Pilot study with a before-after design.
A university dermatology service.
Thirteen consecutive patients with at least 4 large, stable psoriasis plaques.
Excimer laser-generated 308-nm UV-B radiation was given to each of 4 plaques, which received 1, 2, 4, and 20 treatments, respectively. Untreated areas within each plaque served as controls. Within each plaque, 8 doses based on multiples of a predetermined minimal erythema dose (MED) were tested in distinct sites. The multiples were 0.5 and 1 (low dose); 2, 3, 4, and 6 (medium dose); and 8 and 16 (high dose). At every treatment, the dose for each site remained fixed at the same MED multiple. A psoriasis severity index score was determined for each area before, every 2 weeks during, and 2 and 4 months after treatment.
The mean+/-SD MED was 203.03+/-57.84 mJ/ cm2. Treatment with high fluences produced significantly better results than that with medium and low fluences at weeks 4, 6, 8, and 10 (P<.05). At 4 months' follow-up, all sites that received low or medium fluences had recurrences, whereas those that underwent a single treatment at 8 and 16 MED multiples remained in remission.

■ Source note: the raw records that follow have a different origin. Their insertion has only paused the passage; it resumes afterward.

[src/rtl/vid_palette_ctrl.sv]
// ============================================================================
// Module   : vid_palette_ctrl
// Purpose  : Palette RAM write-side controller. It arbitrates CPU writes
//            against a bulk stream loader, with optional vblank gating.
// Revision : 1.0 - initial release
// ============================================================================
`default_nettype none

module vid_palette_ctrl #(
    parameter bit GATE_VBLANK = 1'b1
) (
    input  logic        clk,
    input  logic        rst_n,
    input  logic        vid_vblank,
    input  logic        cpu_valid,
    output logic        cpu_ready,
    input  logic [7:0]  cpu_addr,
    input  logic [23:0] cpu_data,
    input  logic        bulk_start,
    input  logic [7:0]  bulk_base,
    input  logic [7:0]  bulk_len,
    input  logic        bulk_abort,
    input  logic        s_valid,
    output logic        s_ready,
    input  logic [23:0] s_data,
    output logic        busy,
    output logic        done,
    output logic [7:0]  pal_w_addr,
    output logic [23:0] pal_w_data,
    output logic        pal_w_ena
);

    typedef enum logic [0:0] {
        S_IDLE = 1'b0,
        S_LOAD = 1'b1
    } state_t;

    // The reset value of last_grant is BULK, so the CPU wins the first conflict.
    localparam logic c_GRANT_BULK = 1'b0;
    localparam logic c_GRANT_CPU  = 1'b1;

    state_t      r_state;
    state_t      w_state_nxt;
    logic [7:0]  r_idx;
    logic [7:0]  r_cnt;
    logic        r_last_grant;
    logic        r_done;

    logic        w_open;
    logic        w_cpu_req;
    logic        w_blk_req;
    logic        w_grant_cpu;
    logic        w_grant_blk;

    assign w_open    = (GATE_VBLANK == 1'b0) || vid_vblank;
    assign w_cpu_req = cpu_valid && w_open;
    assign w_blk_req = s_valid && w_open && (r_state == S_LOAD);

    // When both requesters are active, the one that did not win last time is granted.
    assign w_grant_cpu = rst_n && w_cpu_req && (!w_blk_req || (r_last_grant == c_GRANT_BULK));
    assign w_grant_blk = rst_n && w_blk_req && (!w_cpu_req || (r_last_grant == c_GRANT_CPU));

    assign cpu_ready = w_grant_cpu;
    assign s_ready   = w_grant_blk;
    assign busy      = (r_state == S_LOAD);
    assign done      = r_done;

    always_ff @(posedge clk or negedge rst_n) begin
        if (!rst_n) begin
            r_state <= S_IDLE;
        end else begin
            r_state <= w_state_nxt;
        end
    end

    always_comb begin
        w_state_nxt = r_state;
        case (r_state)
            S_IDLE: begin
                if (bulk_start) begin
                    w_state_nxt = S_LOAD;
                end
            end
            S_LOAD: begin
                if ((w_grant_blk && (r_cnt == 8'd0)) || bulk_abort) begin
                    w_state_nxt = S_IDLE;
                end
            end
            default: w_state_nxt = S_IDLE;
        endcase
    end

    always_ff @(posedge clk or negedge rst_n) begin
        if (!rst_n) begin
            r_idx <= 8'd0;
            r_cnt <= 8'd0;
        end else if ((r_state == S_IDLE) && bulk_start) begin
            r_idx <= bulk_base;
            r_cnt <= bulk_len;
        end else if (w_grant_blk) begin
            r_idx <= r_idx + 8'd1;
            r_cnt <= r_cnt - 8'd1;
        end
    end

    always_ff @(posedge clk or negedge rst_n) begin
        if (!rst_n) begin
            r_last_grant <= c_GRANT_BULK;
            r_done       <= 1'b0;
            pal_w_ena    <= 1'b0;
            pal_w_addr   <= 8'd0;
            pal_w_data   <= 24'd0;
        end else begin
            r_done    <= w_grant_blk && (r_cnt == 8'd0);
            pal_w_ena <= w_grant_cpu || w_grant_blk;
            if (w_grant_cpu) begin
                r_last_grant <= c_GRANT_CPU;
                pal_w_addr   <= cpu_addr;
                pal_w_data   <= cpu_data;
            end else if (w_grant_blk) begin
                r_last_grant <= c_GRANT_BULK;
                pal_w_addr   <= r_idx;
                pal_w_data   <= s_data;
            end
        end
    end

endmodule

`default_nettype wire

With 308-nm UV-B radiation generated by an excimer laser, it is possible to clear psoriasis with as little as 1 treatment with moderately long remission. In contrast to traditional phototherapy techniques, this handheld excimer laser UV-B therapy is selectively directed toward lesional skin, thus sparing the surrounding normal skin from unnecessary radiation exposure. Treatment of other inflammatory diseases and limited psoriasis seems reasonable to pursue with this modality.